### What is being asked
Working from the records below, repeat exactly the lines starting at the line that contains "Input-level comparison between" and ending at the line that contains "Looking at part", inclusive.
++++ Extracted records
Context: an optimization exercise on an open-source flow, tuned for small area, a short achievable clock period and few clock cycles per item. The choices shown serve that exercise and are no tape-out recipe. In this exercise RTL edits were held to simulation tests only and were not proved equivalent to the original. No activity file was given, so power comes from the tool's default toggle rates.

## run A
Design scalar_kalman_filter_unit, start of the top module:
module scalar_kalman_filter_unit (
    input  logic                                 i_clk,
    input  logic                                 i_rst_n,
    input  logic                                 i_in_valid,
    output logic                                 o_in_stall,
    input  logic signed [skf_pkg::VALUE_W-1:0]   i_sample,
    output logic                                 o_out_valid,
    input  logic                                 i_out_stall,
    output logic signed [skf_pkg::VALUE_W-1:0]   o_estimate,
    input  logic                                 i_cfg_we,
    input  logic [skf_pkg::CFG_IDX_W-1:0]        i_cfg_index,
    input  logic [skf_pkg::REG_W-1:0]            i_cfg_data
);
Size in the first run: about 390 flip-flops.
==> flow/config.mk <==
export PLATFORM = sky130hd
export DESIGN_NAME = scalar_kalman_filter_unit
export DESIGN_NICKNAME = scalar_kalman_filter_unit
export VERILOG_FILES = /design/flow/design.v
export SDC_FILE = /design/flow/constraint.sdc
export NUM_CORES = 4
export LEC_CHECK = 0
export CAP_MARGIN = 20
export CORE_MARGIN = 2
export CORE_UTILIZATION = 40
export SLEW_MARGIN = 20
==> flow/constraint.sdc <==
create_clock -name core_clock -period 12.0 [get_ports {i_clk}]
set_input_delay 2.4000 -clock core_clock [delete_from_list [all_inputs] [get_ports {i_clk}]]
set_output_delay 2.4000 -clock core_clock [all_outputs]
set_load 0.01 [all_outputs]
standard.sh (not shown) runs the stock make flow with config.mk's settings and CLKGATE_MAP_FILE= SYNTH_SCRIPT=/design/flow/synth_recipe.tcl, a recipe that flattens the netlist after the stock synthesis.
==> flow/flow/run.sh <==
#!/bin/bash
# Standard layout, with timing repair aiming for 7.5 ns of setup slack.
set -euo pipefail
bash standard.sh SETUP_SLACK_MARGIN=7.5 finish > flow_make.log 2>&1
Testbench counts of run A, summed over its fixed seeds: cycles 32,928, items 2,048.
## Diff of input files: run B against run A
# run A
export LEC_CHECK = 0
export CAP_MARGIN = 20
export CORE_MARGIN = 2
export CORE_UTILIZATION = 40
export SLEW_MARGIN = 20
create_clock -name core_clock -period 12.0 [get_ports {i_clk}]
# run B
export LEC_CHECK = 0
export CAP_MARGIN = 20
export CORE_MARGIN = 2
export CORE_UTILIZATION = 60
export PLACE_DENSITY = 0.75
export SLEW_MARGIN = 20
create_clock -name core_clock -period 12.0 [get_ports {i_clk}]
==> flow/flow/run.sh <==
#!/bin/bash
# Standard layout, with timing repair aiming for 6 ns of setup slack.
set -euo pipefail
bash standard.sh SETUP_SLACK_MARGIN=6 finish > flow_make.log 2>&1
## What came out
- Between run A and run B, the maximum fanout encountered on the critical timing path is higher for run B.
- Of run A and run B, run B shows the lower worst setup slack, with run A above it.
- Tightest hold margin across run A and run B: no real change.
- Going from run A to run B, routed wire length per instance grows by 1.3%.
- Comparing run A and run B, the higher width of the die was measured on run A.
- Relative to run A, post-route clock period utilization increased by 8.7 points in run B.
- Run B ended up with sky130_fd_sc_hd__a21o_1 as its cell at the slowest stage of the critical path; run A ended up with sky130_fd_sc_hd__fa_1.
- Route | run B vs run A | wire shorter in run B
Input-level comparison between run C and run B:
# run B
export LEC_CHECK = 0
export CAP_MARGIN = 20
export CORE_MARGIN = 2
export CORE_UTILIZATION = 60
export PLACE_DENSITY = 0.75
export SLEW_MARGIN = 20
create_clock -name core_clock -period 12.0 [get_ports {i_clk}]
# run C
export LEC_CHECK = 0
export CAP_MARGIN = 20
export CORE_MARGIN = 2
export CORE_UTILIZATION = 40
export SLEW_MARGIN = 20
create_clock -name core_clock -period 12.0 [get_ports {i_clk}]
==> flow/flow/run.sh <==
#!/bin/bash
# Standard layout, with timing repair aiming for 8 ns of setup slack.
set -euo pipefail
bash standard.sh SETUP_SLACK_MARGIN=8 finish > flow_make.log 2>&1
## What came out
Changes observed in run C relative to run B: fraction of area in multi-input gates shows a reduction of 2.7 points, final-layout clock buffer total shows an increase of 6. | maximum cell stage delay along the critical path | lower: run C |. On worst setup slack, run B loses to run C. Looking at final critical delay including setup and external delays across both flows, run C is the stronger of the two, with run B trailing. [run C vs run B] net total in the final layout: higher in run C. Compared to run B, the router laid down more metal wire for run C.
diff inputs: run C => run D
==> flow/flow/run.sh <==
#!/bin/bash
# Standard layout, with timing repair aiming for 7 ns of setup slack.
set -euo pipefail
bash standard.sh SETUP_SLACK_MARGIN=7 finish > flow_make.log 2>&1
--- outcome ---
Run D: global-route usage is 1.8 points lower than what run C reported.
As far as number of sequential storage elements is concerned, run D and run C perform about the same.
Run D vs. run C: worst setup timing slack at the placement stage now sits lower, switching power as a share of total power now sits higher, power after layout now sits lower, final weighted congestion of routability-driven global placement now sits higher.
Run C ended up with r_cov[5] as its capturing element of the worst setup path; run D ended up with r_ch[11].
Sort run C and run D by utilization desc -> top: run C
Compared to run C, run D has routed via count 1,924 lower.
Looking at part of the total power dissipated in the clock network across run C and run D, the one that comes out lower is run C.
## Diff of input files: run E against run D
# run D
export LEC_CHECK = 0
export CAP_MARGIN = 20
export CORE_MARGIN = 2
export CORE_UTILIZATION = 40
export SLEW_MARGIN = 20
create_clock -name core_clock -period 12.0 [get_ports {i_clk}]
# run E
export LEC_CHECK = 0
export CAP_MARGIN = 20
export CORE_MARGIN = 2
export CORE_UTILIZATION = 40
export CTS_BUF_LIST = sky130_fd_sc_hd__clkbuf_8
export SLEW_MARGIN = 20
create_clock -name core_clock -period 12.0 [get_ports {i_clk}]
### Flow results
Run E went all the way through the flow, and no timing, DRC or antenna check failed.
Global routing usage on met2, run D and run E: higher on run D
Run E: clock network fraction of total power 1.0 points below run D
On hold slack, run D and run E are neck and neck.
Diff run D -> run E | routed wire length per instance | down slightly
Run E and run D ended up with roughly the same switching power total.
The routed via count in run E sits 153 above the value recorded for run D.
Between run D and run E, net count of the finished layout increased.
Share of post-route cells with drive strength above 1: run E higher than run D


scalar_kalman_filter_unit, a different RTL version from the one above (not shown whole).
Size: ~390 flip-flops, roughly 110 I/O pins, roughly 0.034 sq mm of cells after synthesis.
Design scalar_kalman_filter_unit, start of the top module:
module scalar_kalman_filter_unit (
    input  logic                                 i_clk,
    input  logic                                 i_rst_n,
    input  logic                                 i_in_valid,
    output logic                                 o_in_stall,
    input  logic signed [skf_pkg::VALUE_W-1:0]   i_sample,
    output logic                                 o_out_valid,
    input  logic                                 i_out_stall,
    output logic signed [skf_pkg::VALUE_W-1:0]   o_estimate,
    input  logic                                 i_cfg_we,
    input  logic [skf_pkg::CFG_IDX_W-1:0]        i_cfg_index,
    input  logic [skf_pkg::REG_W-1:0]            i_cfg_data
);
Settings: LEC_CHECK=0, CAP_MARGIN=20, CORE_MARGIN=2, CORE_UTILIZATION=40, SETUP_SLACK_MARGIN=5, SLEW_MARGIN=20; clock period 12.0 ns.
run.sh (not shown) runs the stock make flow with config.mk's settings and CLKGATE_MAP_FILE= SYNTH_SCRIPT=/design/flow/synth_recipe.tcl, a recipe that flattens the netlist after the stock synthesis.
Stock flow here: none of the scripts above is used.
Testbench counts at the start, summed over its fixed seeds: cycles 32,928, items 2,048.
++++++++
### Problem solution
Input-level comparison between run C and run B:
# run B
export LEC_CHECK = 0
export CAP_MARGIN = 20
export CORE_MARGIN = 2
export CORE_UTILIZATION = 60
export PLACE_DENSITY = 0.75
export SLEW_MARGIN = 20
create_clock -name core_clock -period 12.0 [get_ports {i_clk}]
# run C
export LEC_CHECK = 0
export CAP_MARGIN = 20
export CORE_MARGIN = 2
export CORE_UTILIZATION = 40
export SLEW_MARGIN = 20
create_clock -name core_clock -period 12.0 [get_ports {i_clk}]
==> flow/flow/run.sh <==
#!/bin/bash
# Standard layout, with timing repair aiming for 8 ns of setup slack.
set -euo pipefail
bash standard.sh SETUP_SLACK_MARGIN=8 finish > flow_make.log 2>&1
## What came out
Changes observed in run C relative to run B: fraction of area in multi-input gates shows a reduction of 2.7 points, final-layout clock buffer total shows an increase of 6. | maximum cell stage delay along the critical path | lower: run C |. On worst setup slack, run B loses to run C. Looking at final critical delay including setup and external delays across both flows, run C is the stronger of the two, with run B trailing. [run C vs run B] net total in the final layout: higher in run C. Compared to run B, the router laid down more metal wire for run C.
diff inputs: run C => run D
==> flow/flow/run.sh <==
#!/bin/bash
# Standard layout, with timing repair aiming for 7 ns of setup slack.
set -euo pipefail
bash standard.sh SETUP_SLACK_MARGIN=7 finish > flow_make.log 2>&1
--- outcome ---
Run D: global-route usage is 1.8 points lower than what run C reported.
As far as number of sequential storage elements is concerned, run D and run C perform about the same.
Run D vs. run C: worst setup timing slack at the placement stage now sits lower, switching power as a share of total power now sits higher, power after layout now sits lower, final weighted congestion of routability-driven global placement now sits higher.
Run C ended up with r_cov[5] as its capturing element of the worst setup path; run D ended up with r_ch[11].
Sort run C and run D by utilization desc -> top: run C
Compared to run C, run D has routed via count 1,924 lower.
Looking at part of the total power dissipated in the clock network across run C and run D, the one that comes out lower is run C.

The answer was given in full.